* Requirement *
Look below for the line holding "logic type / synth area share (%)" and the line holding "3.3 | 15.1 | 0 |". Repeat those two and everything between, exactly.

★ ★ ★ ★ ★

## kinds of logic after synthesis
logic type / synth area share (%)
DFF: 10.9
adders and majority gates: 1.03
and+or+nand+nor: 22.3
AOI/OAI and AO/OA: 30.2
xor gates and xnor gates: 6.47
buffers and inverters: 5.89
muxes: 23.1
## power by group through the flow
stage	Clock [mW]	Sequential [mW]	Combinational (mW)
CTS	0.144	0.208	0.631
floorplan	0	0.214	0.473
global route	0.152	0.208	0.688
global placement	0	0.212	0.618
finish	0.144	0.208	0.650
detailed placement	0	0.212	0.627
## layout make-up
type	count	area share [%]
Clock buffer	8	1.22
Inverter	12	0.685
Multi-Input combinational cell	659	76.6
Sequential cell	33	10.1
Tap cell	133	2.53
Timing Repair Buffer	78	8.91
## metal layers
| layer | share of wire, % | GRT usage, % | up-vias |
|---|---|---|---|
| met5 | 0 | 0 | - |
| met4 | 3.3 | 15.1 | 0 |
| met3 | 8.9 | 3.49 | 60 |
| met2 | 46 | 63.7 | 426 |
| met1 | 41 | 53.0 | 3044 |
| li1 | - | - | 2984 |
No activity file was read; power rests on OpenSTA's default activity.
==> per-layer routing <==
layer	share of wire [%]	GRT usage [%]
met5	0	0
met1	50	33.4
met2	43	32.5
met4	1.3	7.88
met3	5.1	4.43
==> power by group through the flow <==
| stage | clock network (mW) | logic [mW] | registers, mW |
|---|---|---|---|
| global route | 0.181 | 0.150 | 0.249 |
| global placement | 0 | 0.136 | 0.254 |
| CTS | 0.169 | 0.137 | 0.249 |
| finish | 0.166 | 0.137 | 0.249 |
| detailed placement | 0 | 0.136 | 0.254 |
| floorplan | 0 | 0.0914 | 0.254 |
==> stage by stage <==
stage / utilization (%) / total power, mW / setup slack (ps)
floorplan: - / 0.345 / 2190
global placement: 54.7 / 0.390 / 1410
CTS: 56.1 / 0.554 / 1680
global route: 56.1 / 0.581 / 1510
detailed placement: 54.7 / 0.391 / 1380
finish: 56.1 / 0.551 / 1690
<file path="src/rtl/edo_pkg.sv">
package edo_pkg;

    localparam int LANES = 4;

    typedef enum logic [2:0] {
        CYC_IDLE    = 3'd0,
        CYC_READ    = 3'd1,
        CYC_EWRITE  = 3'd2,
        CYC_RMW     = 3'd3,
        CYC_RASONLY = 3'd4,
        CYC_CBR     = 3'd5,
        CYC_HIDDEN  = 3'd6
    } cyc_kind_e;

    typedef struct packed {
        logic             ras;
        logic [LANES-1:0] cas;
        logic             we;
        logic             oe;
    } strobe_t;

endpackage

</file>
<file path="src/rtl/edo_strobe_sync.sv">
module edo_strobe_sync
    import edo_pkg::*;
#(
    parameter int ADDR_W = 3
) (
    input  logic              clk,
    input  logic              rst_n,
    input  strobe_t           strb_i,
    input  logic [ADDR_W-1:0] addr_i,
    input  logic [LANES-1:0]  din_i,
    output strobe_t           cur_o,
    output logic              ras_fall_o,
    output logic              ras_rise_o,
    output logic [LANES-1:0]  cas_fall_o,
    output logic              we_fall_o,
    output logic [ADDR_W-1:0] addr_o,
    output logic [LANES-1:0]  din_o
);

    typedef struct packed {
        strobe_t           cur;
        strobe_t           prv;
        logic [ADDR_W-1:0] addr;
        logic [LANES-1:0]  din;
    } sync_t;

    sync_t sync_d, sync_q;

    always_comb begin
        sync_d      = sync_q;
        sync_d.prv  = sync_q.cur;
        sync_d.cur  = strb_i;
        sync_d.addr = addr_i;
        sync_d.din  = din_i;
    end

    always_ff @(posedge clk or negedge rst_n) begin
        if (!rst_n) begin
            sync_q.cur  <= '1;
            sync_q.prv  <= '1;
            sync_q.addr <= '0;
            sync_q.din  <= '0;
        end else begin
            sync_q <= sync_d;
        end
    end

    assign cur_o      = sync_q.cur;
    assign ras_fall_o = sync_q.prv.ras & ~sync_q.cur.ras;
    assign ras_rise_o = ~sync_q.prv.ras & sync_q.cur.ras;
    assign cas_fall_o = sync_q.prv.cas & ~sync_q.cur.cas;
    assign we_fall_o  = sync_q.prv.we & ~sync_q.cur.we;
    assign addr_o     = sync_q.addr;
    assign din_o      = sync_q.din;

endmodule

</file>
<file path="config.mk">
export PLATFORM = sky130hd
export DESIGN_NAME = edo_strobe_sync
export DESIGN_NICKNAME = d
export VERILOG_FILES = /design/src/rtl/edo_pkg.sv /design/src/rtl/edo_strobe_sync.sv
export SDC_FILE = /design/constraint.sdc
export NUM_CORES = 1
export LEC_CHECK = 0
export ABC_AREA = 1
export ABC_CLOCK_PERIOD_IN_PS = 1370
export BUFFER_PORTS_ARGS = -buffer_cell sky130_fd_sc_hd__buf_2
export CAP_MARGIN = 40
export CORE_MARGIN = 2
export CORE_UTILIZATION = 44
export DETAILED_ROUTE_END_ITERATION = 10
export PLACE_DENSITY = 0.79
export SYNTH_ARGS = -nofsm -noshare
export SYNTH_HDL_FRONTEND = slang
export SYNTH_SLANG_ARGS = --single-unit
</file>
<file path="constraint.sdc">
create_clock -name clk -period 1.37 [get_ports clk]
set_input_delay 0.0685 -clock clk [delete_from_list [all_inputs] [get_ports clk]]
set_output_delay 0.0685 -clock clk [all_outputs]
set_load 0.005 [all_outputs]
</file>
### Word level (Yosys, flattened, before mapping)

Cells that the tools add are included.

* add/sub/neg operators: 0
* multiply operators: 0
* divide/modulo/power cells: 0
* magnitude comparators: 0
* equal/unequal tests: 0
* shift operators: 0
* muxes and demuxes: 0
* bitwise operators: 8
* reductions and logical operators: 0

Operator list (count)
* AND 4 bit: 1
* inverter 4 bit: 1
* AND 1 bit: 3
* inverter 1 bit: 3

* register bits: 20
* latch bits: 0
* bits in writable memories: 0
* bits in read-only memories: 0
* output and inout port bits: 21
* memories: 0

### Longest topological paths before layout

* depth after elaboration: 2
* depth in mapped cells: 2

### Worst setup path before layout

Ideal clock, no wire load.

* path type: register to output
* from: register sync_q (netlist bit cur_o[6])
* to: output port ras_rise_o
* arrival: 0.658 ns
* required time: 1.302 ns
* setup slack: 0.644 ns
* stages on the path, launching flop included: 3
* cell sequence: dfstp_2 -> inv_1 -> nor2_1

* word-level cells in the longest chain between the ends: 1

Ends and longest elaborated chain
* start, declared: line edo_strobe_sync.sv:27 `sync_t sync_d, sync_q;`
* start signal, assigned: line edo_strobe_sync.sv:44 `sync_q <= sync_d;`
* AND 1 bit: line edo_strobe_sync.sv:50 `assign ras_rise_o = ~sync_q.prv.ras & sync_q.cur.ras;`
* end, declared: line edo_strobe_sync.sv:13 `output logic ras_rise_o,`

No other way between the ends.

### Worst setup path in the final report

Ends and elaborated chain as after synthesis.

★ ★ ★ ★ ★

* Finished exercise *
logic type / synth area share (%)
DFF: 10.9
adders and majority gates: 1.03
and+or+nand+nor: 22.3
AOI/OAI and AO/OA: 30.2
xor gates and xnor gates: 6.47
buffers and inverters: 5.89
muxes: 23.1
## power by group through the flow
stage	Clock [mW]	Sequential [mW]	Combinational (mW)
CTS	0.144	0.208	0.631
floorplan	0	0.214	0.473
global route	0.152	0.208	0.688
global placement	0	0.212	0.618
finish	0.144	0.208	0.650
detailed placement	0	0.212	0.627
## layout make-up
type	count	area share [%]
Clock buffer	8	1.22
Inverter	12	0.685
Multi-Input combinational cell	659	76.6
Sequential cell	33	10.1
Tap cell	133	2.53
Timing Repair Buffer	78	8.91
## metal layers
| layer | share of wire, % | GRT usage, % | up-vias |
|---|---|---|---|
| met5 | 0 | 0 | - |
| met4 | 3.3 | 15.1 | 0 |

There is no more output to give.